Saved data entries
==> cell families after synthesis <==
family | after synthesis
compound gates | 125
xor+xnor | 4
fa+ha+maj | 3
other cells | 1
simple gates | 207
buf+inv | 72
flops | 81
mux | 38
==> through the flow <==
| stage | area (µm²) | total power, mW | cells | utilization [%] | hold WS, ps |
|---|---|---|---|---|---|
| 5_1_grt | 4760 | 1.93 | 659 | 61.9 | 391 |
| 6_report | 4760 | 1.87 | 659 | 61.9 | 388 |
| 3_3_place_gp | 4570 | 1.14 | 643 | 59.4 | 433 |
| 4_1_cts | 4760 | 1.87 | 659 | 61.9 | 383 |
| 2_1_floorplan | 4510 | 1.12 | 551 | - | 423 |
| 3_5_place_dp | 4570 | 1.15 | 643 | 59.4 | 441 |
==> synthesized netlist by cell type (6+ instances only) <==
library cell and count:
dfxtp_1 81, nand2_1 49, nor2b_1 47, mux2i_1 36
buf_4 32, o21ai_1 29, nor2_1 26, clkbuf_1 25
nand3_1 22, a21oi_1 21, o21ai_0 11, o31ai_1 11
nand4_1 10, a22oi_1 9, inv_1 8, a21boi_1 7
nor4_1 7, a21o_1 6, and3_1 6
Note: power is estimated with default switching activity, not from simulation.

» PROBLEM DETAILS: From the data above, report how many lines hold the word "after", answering with the number by itself.

» TASK OUTPUT: 2